しかし翌朝、右肩は熱を帯びパンパンに腫れ、起き上がることもできない。薬指と小指の痺れも残った。
「時速30キロの追突で、そんな重傷になるはずがない」。相手保険会社はそう主張し、自賠責の後遺障害は3度の申請でも非該当。「首以外は事故と無関係」と退けられ続けた。
それでも諦めなかった彼女は、専門医の検査で腕神経叢の損傷を証明。「追突=首だけ」という常識を覆し、裁判所が認めた後遺障害とは――。
※令和2年6月17日名古屋地方裁判所判決(平成29年(ワ)第2349号)をもとに、構成しています。
この裁判例から学べること
- 追突事故でも首以外の部位(肩・腕)に重大な神経損傷が起こり得る
- 時速30km程度の追突でも、姿勢や衝撃の方向により深刻な後遺障害が残ることがある
- 追突事故で「むちうち」と診断されても、実際には別の損傷が隠れている可能性がある
- 自賠責で非該当でも、専門的な神経検査で損傷を証明すれば裁判で認定される
「追突事故はむちうちだけ」「首の怪我だから軽い」。
そんな思い込みが、適切な治療と補償を妨げているかもしれません。
今回紹介する裁判例は、時速30km程度の追突で肩の神経を損傷し、プロボクサーとしての選手生命を絶たれた女性のケースです。
医師は当初「首のむちうち」と診断し右肩の異常を重視しませんでしたが、実際には腕神経叢という神経の束が損傷していました。
追突時の姿勢や衝撃のかかり方によっては、首以外にも重大な損傷が生じます。
特にハンドルを握った状態では肩や腕に大きな負荷がかかり、神経損傷につながることがあります。
本件では自賠責で3度「非該当」とされたものの、裁判で併合12級が認められ約750万円の賠償が認定されました。
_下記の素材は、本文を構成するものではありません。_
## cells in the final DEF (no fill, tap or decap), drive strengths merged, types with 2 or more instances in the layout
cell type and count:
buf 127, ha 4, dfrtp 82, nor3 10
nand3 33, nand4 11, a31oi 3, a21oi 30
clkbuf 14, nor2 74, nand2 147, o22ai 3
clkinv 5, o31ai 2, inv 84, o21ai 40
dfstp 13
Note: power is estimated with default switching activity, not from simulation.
--- src/hdl/sct_cfg.svh ---
// Offsets, field positions, reset values and timing counts of the
// short-circuit trip block. Included by every design file that needs them.
`ifndef SCT_CFG_SVH
`define SCT_CFG_SVH

// ---------------------------------------------------------------
// Register offsets
// ---------------------------------------------------------------
`define SCT_ADDR_STATUS 8'h00
`define SCT_ADDR_OUT_CTL 8'h01
`define SCT_ADDR_CHG_SC 8'h07
`define SCT_ADDR_DSG_SC 8'h08

// ---------------------------------------------------------------
// Field positions and reset values
// ---------------------------------------------------------------
`define SCT_ST_DSG_SC 0
`define SCT_ST_CHG_SC 1
`define SCT_ST_FAULT 7
`define SCT_OC_CLEAR 0
`define SCT_OC_DSG 1
`define SCT_OC_CHG 2
`define SCT_OC_XZV 3
`define SCT_OC_OPEN_DRAIN 4
`define SCT_SC_RESET 8'h00
`define SCT_THR_LSB 0
`define SCT_DLY_LSB 4

// ---------------------------------------------------------------
// Threshold decode, millivolts
// ---------------------------------------------------------------
`define SCT_THR_BASE_MV 10'd100
`define SCT_THR_STEP_MV 10'd25

// ---------------------------------------------------------------
// Timing: one delay step against the 32 kHz watchdog clock
// ---------------------------------------------------------------
`define SCT_DLY_STEP_NS 61000
`define SCT_WD_PERIOD_NS 30518
`define SCT_TICKS_PER_STEP \
  ((`SCT_DLY_STEP_NS + `SCT_WD_PERIOD_NS - 1) / `SCT_WD_PERIOD_NS)

// ---------------------------------------------------------------
// Serial port
// ---------------------------------------------------------------
`define SCT_DEV_ADDR 7'h2a

`endif

--- src/hdl/sct_pkg.sv ---
// Types shared by the short-circuit trip block and its serial port.
// Assumes the constants header is compiled alongside.
package sct_pkg;

  typedef enum logic [5:0] {
    SER_IDLE = 6'b000001,
    SER_RX = 6'b000010,
    SER_ACK = 6'b000100,
    SER_TX = 6'b001000,
    SER_RACK = 6'b010000,
    SER_LOAD = 6'b100000
  } sct_ser_e;

  typedef struct packed {
    logic wr_en;
    logic [7:0] addr;
    logic [7:0] data;
  } sct_regwr_s;

  typedef struct packed {
    sct_ser_e st;
    logic [2:0] bitcnt;
    logic [7:0] shreg;
    logic [1:0] phase;
    logic rw;
    logic [7:0] ptr;
    logic sda_oe;
    logic scl_q;
    logic sda_q;
    logic wr_en;
    logic [7:0] wr_data;
  } sct_ser_s;

  typedef struct packed {
    logic [4:0] out_ctl;
    logic [7:0] chg_sc;
    logic [7:0] dsg_sc;
    logic wd_q;
    logic [1:0][4:0] cnt;
    logic fault;
    logic clr_armed;
    logic boot_hold;
    logic chg_drv;
    logic dsg_drv;
    logic zv_drv;
  } sct_core_s;

endpackage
追突事故の後遺症を見落とさないために、多くの示唆を与える事例です。
📋 事案の概要
今回は、令和2年6月17日名古屋地方裁判所判決(平成29年(ワ)第2349号)を取り上げます。
この裁判は、追突事故により腕神経叢損傷を負った被害者が、加害者に対して後遺障害に係る損害賠償を求めた事案です。
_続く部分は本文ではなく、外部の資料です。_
**src/rtl/dev_desc_pkg.sv**
```systemverilog
// Constants shared by the device descriptor source.
package dev_desc_pkg;
    // =========================================================================
    // Descriptor layout
    // =========================================================================
    localparam logic [4:0] DESC_LEN          = 5'h12;
    localparam logic [7:0] TYPE_DEVICE       = 8'h01;
    localparam logic [7:0] TYPE_QUALIFIER    = 8'h06;
    localparam logic [4:0] OFS_LENGTH        = 5'h00;
    localparam logic [4:0] OFS_TYPE          = 5'h01;
    localparam logic [4:0] OFS_VERSION_LO    = 5'h02;
    localparam logic [4:0] OFS_VERSION_HI    = 5'h03;
    localparam logic [4:0] OFS_CLASS         = 5'h04;
    localparam logic [4:0] OFS_SUBCLASS      = 5'h05;
    localparam logic [4:0] OFS_PROTOCOL      = 5'h06;
    localparam logic [4:0] OFS_MAX_PACKET0   = 5'h07;
    localparam logic [4:0] OFS_NUM_CONFIGS   = 5'h11;
    localparam logic [4:0] OFS_LAST          = 5'h11;
    // =========================================================================
    // Field values
    // =========================================================================
    localparam logic [15:0] VERSION_2_0      = 16'h0200;
    localparam logic [7:0]  CLASS_PER_IFACE  = 8'h00;
    localparam logic [7:0]  CLASS_VENDOR     = 8'hFF;
    localparam logic [7:0]  SUBCLASS_NONE    = 8'h00;
    localparam logic [7:0]  PACKET_HS        = 8'h40;
    localparam logic [7:0]  PACKET_8         = 8'h08;
    localparam logic [7:0]  PACKET_16        = 8'h10;
    localparam logic [7:0]  PACKET_32        = 8'h20;
    // Arbitrary neutral identity values.
    localparam logic [15:0] VENDOR_ID        = 16'h1234;
    localparam logic [15:0] PRODUCT_ID       = 16'h5678;
    localparam logic [15:0] DEVICE_RELEASE   = 16'h0100;

    typedef enum logic [1:0] {SPEED_LOW, SPEED_FULL, SPEED_HIGH} speed_t;
endpackage

```
**src/rtl/desc_rom.sv**
```systemverilog
// Byte memory holding the fixed descriptor bytes and muxing in the input fields, read data registered.
`timescale 1ns/100ps
module desc_rom (
    input  wire logic       clk,
    input  wire logic [4:0] addr,
    input  wire logic [7:0] class_code,
    input  wire logic [7:0] subclass_code,
    input  wire logic [7:0] protocol_code,
    input  wire logic [7:0] max_packet0,
    input  wire logic [7:0] num_configs,
    output logic      [7:0] rd_data
);
    logic [7:0] byte_next;

    always_comb begin
        case (addr)
            dev_desc_pkg::OFS_LENGTH:      byte_next = {3'h0, dev_desc_pkg::DESC_LEN};
            dev_desc_pkg::OFS_TYPE:        byte_next = dev_desc_pkg::TYPE_DEVICE;
            dev_desc_pkg::OFS_VERSION_LO:  byte_next = dev_desc_pkg::VERSION_2_0[7:0];
            dev_desc_pkg::OFS_VERSION_HI:  byte_next = dev_desc_pkg::VERSION_2_0[15:8];
            dev_desc_pkg::OFS_CLASS:       byte_next = class_code;
            dev_desc_pkg::OFS_SUBCLASS:    byte_next = subclass_code;
            dev_desc_pkg::OFS_PROTOCOL:    byte_next = protocol_code;
            dev_desc_pkg::OFS_MAX_PACKET0: byte_next = max_packet0;
            5'h08:                         byte_next = dev_desc_pkg::VENDOR_ID[7:0];
            5'h09:                         byte_next = dev_desc_pkg::VENDOR_ID[15:8];
            5'h0A:                         byte_next = dev_desc_pkg::PRODUCT_ID[7:0];
            5'h0B:                         byte_next = dev_desc_pkg::PRODUCT_ID[15:8];
            5'h0C:                         byte_next = dev_desc_pkg::DEVICE_RELEASE[7:0];
            5'h0D:                         byte_next = dev_desc_pkg::DEVICE_RELEASE[15:8];
            dev_desc_pkg::OFS_NUM_CONFIGS: byte_next = num_configs;
            default:                       byte_next = 8'h00;
        endcase
    end

    always_ff @(posedge clk) begin
        rd_data <= byte_next;
    end
endmodule

```
**src/rtl/device_descriptor_source.sv**
```systemverilog
// Device descriptor source: streams the single device descriptor on request.
// How it works
// One descriptor image serves the whole device and all its configurations.
// Qualifier requests are flagged for the request logic when speeds differ.
// The version field always reads 0200H.
// Non-high-speed devices refuse qualifier requests with a request error.
// Version is BCD 0xJJMN: major, minor, sub-minor digits.
// Configuration count is the one for the current operating speed.
// At high speed the endpoint-zero packet size is forced to 64.
// Endpoint-zero packet size lives only in this descriptor.
// No endpoint-zero descriptor is produced by this block.
// Offset 0 is length 18, offset 1 is the device type.
// Version sits at offsets 2 and 3, low byte first.
// Class at offset 4; zero means interfaces declare their own class.
// Class 1 to FEH governs the aggregate interfaces.
// Class FFH marks a vendor-specific device.
// Subclass at offset 5, forced to zero when class is zero.
// Subclass passes unchanged for any nonzero class, not only FFH.
// Packet size at offset 7, restricted to 8, 16, 32 or 64.
// Configuration count is the last byte, offset 17.
// Bytes leave in ascending offset order starting with the length.
`timescale 1ns/100ps
module device_descriptor_source (
    input  wire logic       clk,
    input  wire logic       reset_n,
    input  wire logic [1:0] speed,
    input  wire logic       qualifier_differs,
    input  wire logic [7:0] class_code,
    input  wire logic [7:0] subclass_code,
    input  wire logic [7:0] protocol_code,
    input  wire logic [7:0] packet_size_fs,
    input  wire logic [7:0] configs_hs,
    input  wire logic [7:0] configs_fs,
    input  wire logic       req_valid,
    input  wire logic [7:0] req_type,
    input  wire logic [4:0] req_length,
    output logic            req_ready,
    output logic            req_error,
    output logic            qualifier_needed,
    output logic            data_valid,
    output logic [7:0]      data_byte,
    output logic            data_last,
    input  wire logic       data_ready
);
    // =========================================================================
    // Field preparation
    // =========================================================================
    typedef enum {IDLE, FETCH, SEND} state_t;

    state_t     state_reg;
    logic [4:0] addr_reg;
    logic [4:0] limit_reg;
    logic       error_reg;
    logic [7:0] num_configs_reg;
    logic       high_speed;
    logic [7:0] class_fix;
    logic [7:0] subclass_fix;
    logic [7:0] packet_fix;
    logic [7:0] rom_byte;
    logic       accept;

    assign high_speed = (speed == 2'(dev_desc_pkg::SPEED_HIGH));
    assign accept     = req_valid && req_ready;
    assign req_ready  = (state_reg == IDLE);

    // Configuration count follows the current speed only.
    always_ff @(posedge clk) begin
        if (!reset_n) begin
            num_configs_reg <= 8'h00;
        end else begin
            num_configs_reg <= high_speed ? configs_hs : configs_fs;
        end
    end

    field_check u_check (
        .clk          (clk),
        .reset_n      (reset_n),
        .class_in     (class_code),
        .subclass_in  (subclass_code),
        .packet_in    (packet_size_fs),
        .high_speed   (high_speed),
        .class_out    (class_fix),
        .subclass_out (subclass_fix),
        .packet_out   (packet_fix)
    );

    // One shared image serves every configuration.
    desc_rom u_rom (
        .clk           (clk),
        .addr          (addr_reg),
        .class_code    (class_fix),
        .subclass_code (subclass_fix),
        .protocol_code (protocol_code),
        .max_packet0   (packet_fix),
        .num_configs   (num_configs_reg),
        .rd_data       (rom_byte)
    );

    // =========================================================================
    // Request handling
    // =========================================================================
    // A qualifier request from a high-speed device is left to the request
    // logic; this block only raises the flag and sends nothing.
    assign qualifier_needed = high_speed && qualifier_differs;

    always_ff @(posedge clk) begin
        if (!reset_n) begin
            error_reg <= 1'b0;
        end else begin
            error_reg <= accept && (req_type != dev_desc_pkg::TYPE_DEVICE) &&
                         !(req_type == dev_desc_pkg::TYPE_QUALIFIER && high_speed);
        end
    end
    assign req_error = error_reg;

    // =========================================================================
    // Byte streaming
    // =========================================================================
    // The memory read costs one cycle, so every byte passes through FETCH.
    always_ff @(posedge clk) begin
        if (!reset_n) begin
            state_reg <= IDLE;
            addr_reg  <= dev_desc_pkg::OFS_LENGTH;
            limit_reg <= dev_desc_pkg::OFS_LAST;
        end else begin
            case (state_reg)
                IDLE: begin
                    if (accept && req_type == dev_desc_pkg::TYPE_DEVICE && req_length != 5'h00) begin
                        state_reg <= FETCH;
                        addr_reg  <= dev_desc_pkg::OFS_LENGTH;
                        limit_reg <= (req_length > dev_desc_pkg::DESC_LEN) ?
                                     dev_desc_pkg::OFS_LAST : 5'(req_length - 5'h01);
                    end
                end
                FETCH: begin
                    state_reg <= SEND;
                end
                SEND: begin
                    if (data_ready) begin
                        if (addr_reg == limit_reg) begin
                            state_reg <= IDLE;
                        end else begin
                            addr_reg  <= 5'(addr_reg + 5'h01);
                            state_reg <= FETCH;
                        end
                    end
                end
                default: begin
                    state_reg <= IDLE;
                end
            endcase
        end
    end

    assign data_valid = (state_reg == SEND);
    assign data_last  = (state_reg == SEND) && (addr_reg == limit_reg);
    assign data_byte  = rom_byte;

    // =========================================================================
    // Checks
    // =========================================================================
    first_length_a: assert property (@(posedge clk) disable iff (!reset_n)
        $rose(data_valid) && addr_reg == 5'h00 |-> data_byte == 8'h12)
        else $error("first byte is not the length");
    type_byte_a: assert property (@(posedge clk) disable iff (!reset_n)
        data_valid && addr_reg == 5'h01 |-> data_byte == 8'h01)
        else $error("type byte wrong");
    version_low_a: assert property (@(posedge clk) disable iff (!reset_n)
        data_valid && addr_reg == 5'h02 |-> data_byte == 8'h00)
        else $error("version low byte wrong");
    version_high_a: assert property (@(posedge clk) disable iff (!reset_n)
        data_valid && addr_reg == 5'h03 |-> data_byte == 8'h02)
        else $error("version high byte wrong");
    hs_packet_a: assert property (@(posedge clk) disable iff (!reset_n)
        data_valid && addr_reg == 5'h07 && $stable(speed) && high_speed |-> data_byte == 8'h40)
        else $error("high speed packet size not 64");
    legal_packet_a: assert property (@(posedge clk) disable iff (!reset_n)
        data_valid && addr_reg == 5'h07 |->
        data_byte inside {8'h08, 8'h10, 8'h20, 8'h40})
        else $error("illegal packet size");
    zero_subclass_a: assert property (@(posedge clk) disable iff (!reset_n)
        class_fix == 8'h00 |-> subclass_fix == 8'h00)
        else $error("subclass nonzero with zero class");
    ascending_order_a: assert property (@(posedge clk) disable iff (!reset_n)
        data_valid && data_ready && !data_last |=> ##1 data_valid && addr_reg == $past(addr_reg, 2) + 5'h01)
        else $error("bytes out of order");
    qual_error_a: assert property (@(posedge clk) disable iff (!reset_n)
        accept && req_type == 8'h06 && !high_speed |=> req_error)
        else $error("qualifier not refused");
    // The count register lags its inputs by one edge, so it is only compared once
    // the inputs have held for a cycle outside reset.
    configs_a: assert property (@(posedge clk) disable iff (!reset_n)
        $past(reset_n) && $stable(speed) && $stable(configs_hs) && $stable(configs_fs) |->
        num_configs_reg == (high_speed ? configs_hs : configs_fs))
        else $error("config count not for current speed");
    device_no_error_a: assert property (@(posedge clk) disable iff (!reset_n)
        accept && req_type == 8'h01 |=> !req_error)
        else $error("device request refused");
    hs_qual_silent_a: assert property (@(posedge clk) disable iff (!reset_n)
        accept && req_type == 8'h06 && high_speed |=> !req_error && req_ready)
        else $error("high speed qualifier request not left to request logic");
    start_at_length_a: assert property (@(posedge clk) disable iff (!reset_n)
        accept && req_type == 8'h01 && req_length != 5'h00 |=> ##1 data_valid && data_byte == 8'h12)
        else $error("descriptor does not start with the length");
    sub_on_wire_a: assert property (@(posedge clk) disable iff (!reset_n)
        data_valid && addr_reg == 5'h05 && class_fix == 8'h00 |-> data_byte == 8'h00)
        else $error("subclass byte nonzero with zero class");
    last_configs_a: assert property (@(posedge clk) disable iff (!reset_n)
        data_valid && addr_reg == 5'h11 |-> data_last && data_byte == (high_speed ? configs_hs : configs_fs))
        else $error("last byte is not the configuration count");

    full_read_c: cover property (@(posedge clk) data_last && addr_reg == 5'h11);
    short_read_c: cover property (@(posedge clk) data_last && addr_reg == 5'h07);
    qual_refuse_c: cover property (@(posedge clk) req_error);
    stall_c: cover property (@(posedge clk) data_valid && !data_ready);
    hs_read_c: cover property (@(posedge clk) data_last && high_speed && addr_reg == 5'h11);
endmodule

```
**src/rtl/field_check.sv**
```systemverilog
// Registers the class unchanged and legalises the subclass and endpoint-zero packet size fields.
`timescale 1ns/100ps
module field_check (
    input  wire logic       clk,
    input  wire logic       reset_n,
    input  wire logic [7:0] class_in,
    input  wire logic [7:0] subclass_in,
    input  wire logic [7:0] packet_in,
    input  wire logic       high_speed,
    output logic      [7:0] class_out,
    output logic      [7:0] subclass_out,
    output logic      [7:0] packet_out
);
    function automatic logic packet_legal(input logic [7:0] p);
        packet_legal = (p == dev_desc_pkg::PACKET_8) || (p == dev_desc_pkg::PACKET_16) ||
                       (p == dev_desc_pkg::PACKET_32) || (p == dev_desc_pkg::PACKET_HS);
    endfunction

    always_ff @(posedge clk) begin
        if (!reset_n) begin
            class_out    <= dev_desc_pkg::CLASS_PER_IFACE;
            subclass_out <= dev_desc_pkg::SUBCLASS_NONE;
            packet_out   <= dev_desc_pkg::PACKET_HS;
        end else begin
            class_out <= class_in;
            // A zero class forces a zero subclass; assigned codes pass unchanged.
            if (class_in == dev_desc_pkg::CLASS_PER_IFACE) begin
                subclass_out <= dev_desc_pkg::SUBCLASS_NONE;
            end else begin
                subclass_out <= subclass_in;
            end
            // High speed only allows 64; an illegal size falls back to 8.
            if (high_speed) begin
                packet_out <= dev_desc_pkg::PACKET_HS;
            end else if (packet_legal(packet_in)) begin
                packet_out <= packet_in;
            end else begin
                packet_out <= dev_desc_pkg::PACKET_8;
            end
        end
    end
endmodule

```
- 原告:当時24歳の女性プロボクサー。プロ登録して約1年半、試合出場4戦(2勝2敗)の経歴を持つ
- 被告:当時23歳の男性。追突事故を起こした加害者
- 事故状況:愛知県内の路上で発生。原告車の前方車両が店舗駐車場に入るため停止し、原告車も停止したところ、後続の被告車(時速約30km)が追突。原告は右手でハンドルを持ち、左前方をのぞき込む姿勢だった
- 負傷内容:頸部挫傷、背部挫傷、頭部打撲。事故翌日から右肩が腫れ上がり腕が上がらない状態に。右環指・小指の痺れも継続
- 請求内容:後遺障害に係る損害賠償金1278万7180円及び遅延損害金
- 結果:裁判所は後遺障害等級併合12級を認定し、750万8118円及び遅延損害金の支払いを命じた
🔍 裁判の経緯
「事故の翌朝、目が覚めたら右肩が熱を持ってパンパンに腫れていて…腕が全然上がらなかったんです」。
事故当日、私は夕方いつもの道を走っていました。前の車が駐車場に入ろうとして停まり、私も停車。右手だけでハンドルを持って前方をのぞき込んだ、その瞬間でした。
――ドン!
時速30キロほどで追突され、首がガクッと落ち、右腕にはジーンと痺れが走りました。
救急外来では頸椎損傷の疑いとされ、肩の異変は「動くから大丈夫」と見過ごされました。
しかし翌朝、悪夢が始まりました。
右肩は見たことがないほど腫れ上がり、熱を帯び、痛みで起き上がることすらできません。
それでも病院では「むちうちならいずれ治る」と言われ、肩の腫れや痛みは診断書に記載すらされませんでした。
「私はプロボクサーです。身体の変化には敏感ですし、右腕が垂れ、左腕より長く感じる異常は明らかでした。」
事故から2週間後、保険会社の担当者が腕を見て驚き、専門医を紹介してくれました。
D病院では神経学的検査がすべて陽性。
「頸部神経叢が伸びて損傷している可能性が高い」と診断されました。
その後も症状は改善せず、練習はおろかロードワーク20分でも首が張り、肩がすくんでしまう。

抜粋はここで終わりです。